Task details: Read the lines below. Copy out any that hold the string "kept".

Data for analysis:
## config.mk

```make
export PLATFORM = sky130hd
export DESIGN_NAME = spi_eeprom_command_protect
export DESIGN_NICKNAME = d
export VERILOG_FILES = /design/src/logic/spi_prot_pkg.sv /design/src/logic/spi_eeprom_command_protect.sv /design/src/logic/spi_prot_fifo.sv
export SDC_FILE = /design/constraint.sdc
export NUM_CORES = 1
export LEC_CHECK = 0
export ABC_CLOCK_PERIOD_IN_PS = 4200
export BUFFER_PORTS_ARGS = -buffer_cell sky130_fd_sc_hd__buf_4
export CAP_MARGIN = 20
export CELL_PAD_IN_SITES_DETAIL_PLACEMENT = 0
export CELL_PAD_IN_SITES_GLOBAL_PLACEMENT = 2
export CORE_ASPECT_RATIO = 1.25
export CORE_MARGIN = 3
export CORE_UTILIZATION = 42
export DETAILED_ROUTE_END_ITERATION = 10
export GPL_ROUTABILITY_DRIVEN = 0
export HOLD_SLACK_MARGIN = 0.02
export PLACE_DENSITY_LB_ADDON = 0.1
export REMOVE_ABC_BUFFERS = 1
export SETUP_SLACK_MARGIN = 0.3
export SLEW_MARGIN = 20
export SYNTH_ARGS = -nofsm -noshare
export SYNTH_HDL_FRONTEND = slang
export SYNTH_SLANG_ARGS = --single-unit
```

## constraint.sdc

```tcl
create_clock -name sys_clk -period 4.2 [get_ports sys_clk]
set_input_delay 1.05 -clock sys_clk [delete_from_list [all_inputs] [get_ports sys_clk]]
set_output_delay 1.05 -clock sys_clk [all_outputs]
set_load 0.01 [all_outputs]
```

## src/logic/spi_prot_pkg.sv

```systemverilog
// Constants and types for the SPI EEPROM command and protection block
// Contract
// - Writes and status writes run only if clock pulse count is a multiple of eight.
// - Every modifying command needs the write latch set first by its own command.
// - Select must rise after the last command bit's edge, before the next.
// - Last bit is opcode or data byte bit eight; reads are exempt.
// - Protect code 00 none, 01 6000h up, 10 4000h up, 11 everything.
// - Commands start with an eight-bit opcode from the fixed set.
// - Unknown opcode deselects internally until the next select assertion.
// - Id variant 1000 0011 reads id page or lock status by bit A10.
// - Id variant 1000 0010 writes id page or locks it by bit A10.
// - Only address bits 14 down to 0 are decoded.
// - Write latch sets only after set-latch opcode and select rising.
// - Write latch clears on reset, clear command, status write, array write.
// - Status read is accepted at any time, even during a write cycle.
// - Status byte repeats while select stays low after a status read.
// - Busy bit reads one during a write cycle, zero otherwise.
// - Write latch clear rejects array writes and status writes.
// - Protect bits are kept, changed only by status write outside lock mode.
// - Array writes into the protected range are rejected.
// - Lock bit set with protect pin low enters hardware lock mode.
// - Status byte: lock, three zeros, protect hi, protect lo, latch, busy.
// - MSB first; sample on rising clock edge, drive on falling edge.
// - Reset clears latch and busy, keeps protect bits, deselects; here reset loads NV_RESET into the protect and lock bits.
// - After reset no selection until a falling select edge is seen.
package spi_prot_pkg;
  localparam logic [7:0] OP_SET_LATCH = 8'h06;
  localparam logic [7:0] OP_CLR_LATCH = 8'h04;
  localparam logic [7:0] OP_STAT_READ = 8'h05;
  localparam logic [7:0] OP_STAT_WRITE = 8'h01;
  localparam logic [7:0] OP_ARRAY_READ = 8'h03;
  localparam logic [7:0] OP_ARRAY_WRITE = 8'h02;
  localparam logic [7:0] OP_ID_READ = 8'h83;
  localparam logic [7:0] OP_ID_WRITE = 8'h82;
  localparam int ID_SEL_POS = 10;
  localparam int ADDR_BITS = 15;
  localparam logic [14:0] RANGE_QUARTER = 15'h6000;
  localparam logic [14:0] RANGE_HALF = 15'h4000;
  localparam int STAT_LOCK_POS = 7;
  localparam int STAT_BP_HI_POS = 3;
  localparam int STAT_BP_LO_POS = 2;
  localparam int STAT_LATCH_POS = 1;
  localparam int STAT_BUSY_POS = 0;
  localparam logic [2:0] NV_RESET = 3'h0;
  localparam int WRITE_TIME_US = 5;
  localparam int CLK_MHZ = 25;
  localparam int WRITE_CYCLES = WRITE_TIME_US * CLK_MHZ;
  localparam int FIFO_DEPTH = 4;
  typedef enum logic [2:0] {
    ST_IDLE = 3'b000,
    ST_OPCODE = 3'b001,
    ST_ADDR = 3'b011,
    ST_DATA = 3'b010,
    ST_DEAD = 3'b110
  } phase_e;
endpackage

```

## src/logic/spi_eeprom_command_protect.sv

```systemverilog
// SPI EEPROM command decoder, status register and write protection
`timescale 1ns/100ps
module spi_eeprom_command_protect
  import spi_prot_pkg::*;
#(
  parameter bit ID_VARIANT = 1'b1
) (
  input wire logic sys_clk,
  input wire logic sys_rst,
  input wire logic select_n,
  input wire logic serial_clk,
  input wire logic data_in,
  input wire logic write_protect_n,
  output logic data_out,
  output logic data_out_en,
  output logic [7:0] status_out,
  output logic hardware_lock_mode,
  output logic array_write_go,
  output logic [14:0] array_write_addr,
  output logic id_lock_go,
  output logic [7:0] wdata,
  output logic wdata_valid,
  input wire logic wdata_ready,
  output logic array_read_start,
  output logic id_page_read_start,
  output logic lock_status_read_start
);
  // Synchronisers, first stage read only by second
  logic [1:0] sel_sync;
  logic [1:0] sck_sync;
  logic [1:0] din_sync;
  logic [1:0] wp_sync;
  logic sel_q;
  logic sck_q;
  always_ff @(posedge sys_clk)
  begin
    if (sys_rst)
    begin
      sel_sync <= 2'h3;
      sck_sync <= 2'h0;
      din_sync <= 2'h0;
      wp_sync <= 2'h3;
      sel_q <= 1'b1;
      sck_q <= 1'b0;
    end
    else
    begin
      sel_sync <= {sel_sync[0], select_n};
      sck_sync <= {sck_sync[0], serial_clk};
      din_sync <= {din_sync[0], data_in};
      wp_sync <= {wp_sync[0], write_protect_n};
      sel_q <= sel_sync[1];
      sck_q <= sck_sync[1];
    end
  end

  logic sel_fall;
  logic sel_rise;
  logic sck_rise;
  logic sck_fall;
  logic selected;
  assign sel_fall = sel_q && !sel_sync[1];
  assign sel_rise = !sel_q && sel_sync[1];
  assign sck_rise = !sck_q && sck_sync[1] && !sel_sync[1];
  assign sck_fall = sck_q && !sck_sync[1] && !sel_sync[1];

  // Status bits
  logic [2:0] nv_bits; // lock, protect hi, protect lo
  logic write_latch_bit;
  logic cycle_busy_bit;
  logic [7:0] status_byte;
  assign status_byte = {nv_bits[2], 3'h0, nv_bits[1:0],
                        write_latch_bit, cycle_busy_bit};

  // Protected-range check for a given address
  function automatic logic in_protected(input logic [1:0] bp,
                                        input logic [14:0] a);
    unique case (bp)
      2'b00: in_protected = 1'b0;
      2'b01: in_protected = a >= RANGE_QUARTER;
      2'b10: in_protected = a >= RANGE_HALF;
      2'b11: in_protected = 1'b1;
    endcase
  endfunction

  // Frame state
  phase_e phase;
  logic armed; // seen a select fall since reset
  logic [7:0] shift_in;
  logic [2:0] bit_cnt;
  logic [7:0] opcode;
  logic [3:0] addr_cnt;
  logic [15:0] addr;
  logic [7:0] stat_new;
  logic data_bytes;
  logic byte_aligned;
  logic [7:0] shift_out;
  logic reading;
  logic [7:0] full_byte;
  assign full_byte = {shift_in[6:0], din_sync[1]};
  assign selected = armed && !sel_sync[1];

  // Arm after first select fall
  always_ff @(posedge sys_clk)
  begin
    if (sys_rst)
    begin
      armed <= 1'b0;
    end
    else if (sel_fall)
    begin
      armed <= 1'b1;
    end
  end

  // Opcode and address shifting, MSB first on rising clock
  always_ff @(posedge sys_clk)
  begin
    if (sys_rst || sel_fall)
    begin
      phase <= ST_OPCODE;
      bit_cnt <= 3'h0;
      shift_in <= 8'h00;
      opcode <= 8'h00;
      addr_cnt <= 4'h0;
      addr <= 16'h0000;
      data_bytes <= 1'b0;
      byte_aligned <= 1'b1;
      stat_new <= 8'h00;
      if (sys_rst)
      begin
        phase <= ST_IDLE;
      end
    end
    else if (selected && sck_rise && phase != ST_IDLE && phase != ST_DEAD)
    begin
      shift_in <= full_byte;
      bit_cnt <= bit_cnt + 3'h1;
      byte_aligned <= bit_cnt == 3'h7;
      if (phase == ST_ADDR)
      begin
        addr <= {addr[14:0], din_sync[1]};
        addr_cnt <= addr_cnt + 4'h1;
        if (addr_cnt == 4'hf)
        begin
          phase <= ST_DATA;
        end
      end
      if (bit_cnt == 3'h7)
      begin
        if (phase == ST_OPCODE)
        begin
          opcode <= full_byte;
          unique case (full_byte)
            OP_SET_LATCH, OP_CLR_LATCH, OP_STAT_READ: phase <= ST_DATA;
            OP_STAT_WRITE: phase <= ST_DATA;
            OP_ARRAY_READ, OP_ARRAY_WRITE: phase <= ST_ADDR;
            OP_ID_READ, OP_ID_WRITE:
              phase <= ID_VARIANT ? ST_ADDR : ST_DEAD;
            default: phase <= ST_DEAD;
          endcase
        end
        else if (phase == ST_DATA)
        begin
          data_bytes <= 1'b1;
          if (!data_bytes)
          begin
            stat_new <= full_byte;
          end
        end
      end
    end
  end

  // Read output shifter, changes on falling clock
  always_ff @(posedge sys_clk)
  begin
    if (sys_rst || !selected || phase == ST_DEAD)
    begin
      reading <= 1'b0;
      shift_out <= 8'h00;
      data_out <= 1'b0;
      data_out_en <= 1'b0;
    end
    else if (sck_fall && phase == ST_DATA && opcode == OP_STAT_READ
             && bit_cnt == 3'h0)
    begin
      reading <= 1'b1;
      shift_out <= {status_byte[6:0], 1'b0};
      data_out <= status_byte[7];
      data_out_en <= 1'b1;
    end
    else if (sck_fall && reading)
    begin
      shift_out <= {shift_out[6:0], 1'b0};
      data_out <= shift_out[7];
    end
  end

  // Execution conditions at select rising
  logic frame_ok;
  logic wr_addr_prot;
  assign frame_ok = armed && byte_aligned && phase == ST_DATA;
  assign wr_addr_prot = in_protected(nv_bits[1:0],
                                     addr[ADDR_BITS-1:0]);
  logic exec_set;
  logic exec_clr;
  logic exec_stat;
  logic exec_arr;
  logic exec_lock;
  assign exec_set = sel_rise && frame_ok && !data_bytes
                    && opcode == OP_SET_LATCH;
  assign exec_clr = sel_rise && frame_ok && !data_bytes
                    && opcode == OP_CLR_LATCH;
  assign exec_stat = sel_rise && frame_ok && data_bytes && !cycle_busy_bit
                     && opcode == OP_STAT_WRITE && write_latch_bit
                     && !hardware_lock_mode;
  assign exec_arr = sel_rise && frame_ok && data_bytes && !cycle_busy_bit
                    && write_latch_bit
                    && ((opcode == OP_ARRAY_WRITE && !wr_addr_prot)
                    || (opcode == OP_ID_WRITE && !addr[ID_SEL_POS]));
  assign exec_lock = sel_rise && frame_ok && data_bytes && !cycle_busy_bit
                     && write_latch_bit && opcode == OP_ID_WRITE
                     && addr[ID_SEL_POS];

  // Hardware lock mode from lock bit and protect pin
  always_ff @(posedge sys_clk)
  begin
    if (sys_rst)
    begin
      hardware_lock_mode <= 1'b0;
    end
    else
    begin
      hardware_lock_mode <= nv_bits[2] && !wp_sync[1];
    end
  end

  // Self-timed write cycle and busy bit
  logic [15:0] cyc_cnt;
  logic stat_pending;
  always_ff @(posedge sys_clk)
  begin
    if (sys_rst)
    begin
      cycle_busy_bit <= 1'b0;
      cyc_cnt <= 16'h0000;
      stat_pending <= 1'b0;
    end
    else if (exec_stat || exec_arr || exec_lock)
    begin
      cycle_busy_bit <= 1'b1;
      cyc_cnt <= 16'(WRITE_CYCLES - 1);
      stat_pending <= exec_stat;
    end
    else if (cycle_busy_bit)
    begin
      if (cyc_cnt == 16'h0000)
      begin
        cycle_busy_bit <= 1'b0;
        stat_pending <= 1'b0;
      end
      else
      begin
        cyc_cnt <= cyc_cnt - 16'h0001;
      end
    end
  end

  // Non-volatile protect bits, updated at end of status write cycle
  always_ff @(posedge sys_clk)
  begin
    if (sys_rst)
    begin
      nv_bits <= NV_RESET; // models stored value at first power-up
    end
    else if (stat_pending && cycle_busy_bit && cyc_cnt == 16'h0000)
    begin
      nv_bits <= {stat_new[STAT_LOCK_POS], stat_new[STAT_BP_HI_POS],
                  stat_new[STAT_BP_LO_POS]};
    end
  end

  // Write latch
  always_ff @(posedge sys_clk)
  begin
    if (sys_rst)
    begin
      write_latch_bit <= 1'b0;
    end
    else if (exec_set)
    begin
      write_latch_bit <= 1'b1;
    end
    else if (exec_clr || (cycle_busy_bit && cyc_cnt == 16'h0000))
    begin
      write_latch_bit <= 1'b0;
    end
  end

  // Data bytes of array and id writes go to the array path through the FIFO
  logic byte_push;
  logic f_valid;
  logic [7:0] f_data;
  assign byte_push = selected && sck_rise && phase == ST_DATA
                     && bit_cnt == 3'h7 && (opcode == OP_ARRAY_WRITE
                     || opcode == OP_ID_WRITE);
  spi_prot_fifo #(.WIDTH(8), .DEPTH(FIFO_DEPTH)) data_fifo (
    .clk(sys_clk),
    .rst(sys_rst),
    .in_valid(byte_push),
    .in_ready(),
    .in_data(full_byte),
    .out_valid(f_valid),
    .out_ready(wdata_ready && !wdata_valid),
    .out_data(f_data)
  );

  // Registered outputs
  always_ff @(posedge sys_clk)
  begin
    if (sys_rst)
    begin
      status_out <= 8'h00;
      array_write_go <= 1'b0;
      array_write_addr <= 15'h0000;
      id_lock_go <= 1'b0;
      wdata <= 8'h00;
      wdata_valid <= 1'b0;
      array_read_start <= 1'b0;
      id_page_read_start <= 1'b0;
      lock_status_read_start <= 1'b0;
    end
    else
    begin
      status_out <= status_byte;
      array_write_go <= exec_arr;
      array_write_addr <= addr[ADDR_BITS-1:0];
      id_lock_go <= exec_lock;
      wdata_valid <= f_valid && wdata_ready && !wdata_valid;
      if (f_valid && wdata_ready && !wdata_valid)
      begin
        wdata <= f_data;
      end
      array_read_start <= selected && sck_rise && phase == ST_ADDR
                          && addr_cnt == 4'hf && opcode == OP_ARRAY_READ
                          && !cycle_busy_bit;
      id_page_read_start <= selected && sck_rise && phase == ST_ADDR
                            && addr_cnt == 4'hf && opcode == OP_ID_READ
                            && !addr[ID_SEL_POS - 1];
      lock_status_read_start <= selected && sck_rise && phase == ST_ADDR
                                && addr_cnt == 4'hf && opcode == OP_ID_READ
                                && addr[ID_SEL_POS - 1];
    end
  end
endmodule

```

## src/logic/spi_prot_fifo.sv

```systemverilog
// Small valid/ready FIFO for received data bytes
`timescale 1ns/100ps
module spi_prot_fifo #(
  parameter int WIDTH = 8,
  parameter int DEPTH = 4
) (
  input wire logic clk,
  input wire logic rst,
  input wire logic in_valid,
  output logic in_ready,
  input wire logic [WIDTH-1:0] in_data,
  output logic out_valid,
  input wire logic out_ready,
  output logic [WIDTH-1:0] out_data
);
  localparam int AW = $clog2(DEPTH);
  logic [WIDTH-1:0] mem [DEPTH];
  logic [AW:0] wr_ptr;
  logic [AW:0] rd_ptr;
  logic push;
  logic pop;

  // Handshake and flags
  assign push = in_valid && in_ready;
  assign pop = out_valid && out_ready;
  assign in_ready = (wr_ptr - rd_ptr) != (AW+1)'(DEPTH);
  assign out_valid = wr_ptr != rd_ptr;
  assign out_data = mem[rd_ptr[AW-1:0]];

  // Storage
  always_ff @(posedge clk)
  begin
    if (push)
    begin
      mem[wr_ptr[AW-1:0]] <= in_data;
    end
  end

  // Pointers
  always_ff @(posedge clk)
  begin
    if (rst)
    begin
      wr_ptr <= '0;
      rd_ptr <= '0;
    end
    else
    begin
      if (push)
      begin
        wr_ptr <= wr_ptr + 1'b1;
      end
      if (pop)
      begin
        rd_ptr <= rd_ptr + 1'b1;
      end
    end
  end
endmodule

```

# After elaboration in Yosys (flattened, before gate mapping)
# Memories as Yosys holds them, arrays and structs flattened. A register that Yosys moved wholly into a read port is not among the register bits.
# Index checks and enable logic that the tools add are counted.
[classes] eq_ne=29 bitwise=3 addsub=6 mux=26 n_lt_le_gt_ge=2 reduce_logical=91
[ops] operator="logical AND 1 bit" n=50
[ops] operator="== test 8 x 3 -> 1 bit, second input constant" n=6
[ops] operator="== test 8 x 2 -> 1 bit, second input constant" n=4
[ops] operator="== test 8 bit, second input constant" n=4
[ops] operator="greater-or-equal comparator 15 bit, second input constant" n=2
[ops] operator="2-to-1 mux 7 bit" n=3
[ops] operator="2-to-1 mux 3 bit" n=6
[ops] operator="== test 8 x 1 -> 1 bit, second input constant" n=2
[ops] operator="logical NOT 16 bit" n=1
[ops] operator="subtractor 16 x 1 -> 16 bit, second input constant" n=1
[ops] operator="logical NOT 1 bit" n=13
[ops] operator="2-to-1 mux 1 bit" n=13
[ops] operator="2-to-1 mux 5 bit" n=2
[ops] operator="nonzero test 2 bit" n=5
[ops] operator="adder 3 x 1 -> 3 bit, second input constant" n=3
[ops] operator="logical OR 1 bit" n=8
[ops] operator="AND reduction 2 bit" n=4
[ops] operator="OR reduction 4 bit" n=2
[ops] operator="== test 3 x 2 -> 1 bit, second input constant" n=2
[ops] operator="== test 3 bit, second input constant" n=2
[ops] operator="inequality test 3 bit, second input constant" n=2
[ops] operator="case mux 3 bit (2 select lines)" n=1
[ops] operator="AND reduction 5 bit" n=1
[ops] operator="adder 4 x 1 -> 4 bit, second input constant" n=1
[ops] operator="15 further kinds" n=19
[totals] reg_bits=128 memories=1 mem_bits_rw=32 inputBits=7 word_cells=196
[memory_table] memory="data_fifo.mem" depth=4 width=8 read_ports=1 rd_clocked_by_memory_dff=1 wr=1 line_no="spi_prot_fifo.sv:17" text="logic [WIDTH-1:0] mem [DEPTH];"

# Longest topological paths before layout
[logic_depth] word_depth=12 mapped_depth=8 ltp_nobuf=7

# By module
# Synthesis repeated with hierarchy kept, for this count alone.
[unflattened] hier_cells=594 area_unflattened_um2=6294.8
[by_module_without_submodules] mod="spi_eeprom_command_protect" n_inst=1 cells_per_inst=501 area_each_um2=4654.5
[by_module_without_submodules] mod="spi_prot_fifo" n_inst=1 cells_per_inst=93 area_each_um2=1640.3

# Least setup slack after synthesis
# OpenSTA, ideal clock, no wires.
[synth_timing] path_type="input to register" from="in sys_rst" to="reg phase[1], data pin" stages=5 slack_ns=1.899 n_path_buf=2 t_arrival_ns=2.035 t_required_ns=3.934 setup_time_ns=0.266 cell_sequence="clkbuf_1 clkinv_1 nand2_1 clkbuf_1 nor2_1"
[synth_between] elab_chain_len=2
[synth_lines] item="start: declaration" line_no="spi_eeprom_command_protect.sv:9" text="input wire logic sys_rst,"
[synth_lines] item="logical OR 1 bit" line_no="spi_eeprom_command_protect.sv:119" text="if (sys_rst || sel_fall)"
[synth_lines] item="2-to-1 mux 3 bit" line_no="spi_eeprom_command_protect.sv:119"
[synth_lines] item="end signal: assignment" line_no="spi_eeprom_command_protect.sv:159" text="phase <= ID_VARIANT ? ST_ADDR : ST_DEAD;"
[synth_lines] item="end: declaration" line_no="spi_eeprom_command_protect.sv:87" text="phase_e phase;"
# Every way passes these cells.
# A chain may end at the register's enable or synchronous reset.

# Final worst setup path
[layout_timing] from="reg sel_sync[1]" to="reg array_read_start"
[layout_between] elab_chain_len=7 word_cells_on_any_way=8 classes_between="8 x reduce/logical"
[layout_lines] item="start: declaration" line_no="spi_eeprom_command_protect.sv:29" text="logic [1:0] sel_sync;"
[layout_lines] item="start signal: assignment" line_no="spi_eeprom_command_protect.sv:48" text="sel_sync <= {sel_sync[0], select_n};"
[layout_lines] item="logical NOT 1 bit (*)" line_no="spi_eeprom_command_protect.sv:64, spi_eeprom_command_protect.sv:101"
[layout_lines] item="logical AND 1 bit, on equally long branches" line_no="spi_eeprom_command_protect.sv:101, spi_eeprom_command_protect.sv:64"
[layout_lines] item="logical AND 1 bit (*) (2 in series)" line_no="spi_eeprom_command_protect.sv:345" text="array_read_start <= selected && sck_rise && phase == ST_ADDR"
[layout_lines] item="logical AND 1 bit (*) (2 in series)" line_no="spi_eeprom_command_protect.sv:346" text="&& addr_cnt == 4'hf && opcode == OP_ARRAY_READ"
[layout_lines] item="logical AND 1 bit (*)" line_no="spi_eeprom_command_protect.sv:347" text="&& !cycle_busy_bit;"
[layout_lines] item="end signal: assignment" line_no="spi_eeprom_command_protect.sv:345"
[layout_lines] item="end: declaration" line_no="spi_eeprom_command_protect.sv:24" text="output logic array_read_start,"
# Every way passes the cells marked *; elsewhere a longest branch is shown, timed or not.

Task output:
// - Protect bits are kept, changed only by status write outside lock mode.
# Synthesis repeated with hierarchy kept, for this count alone.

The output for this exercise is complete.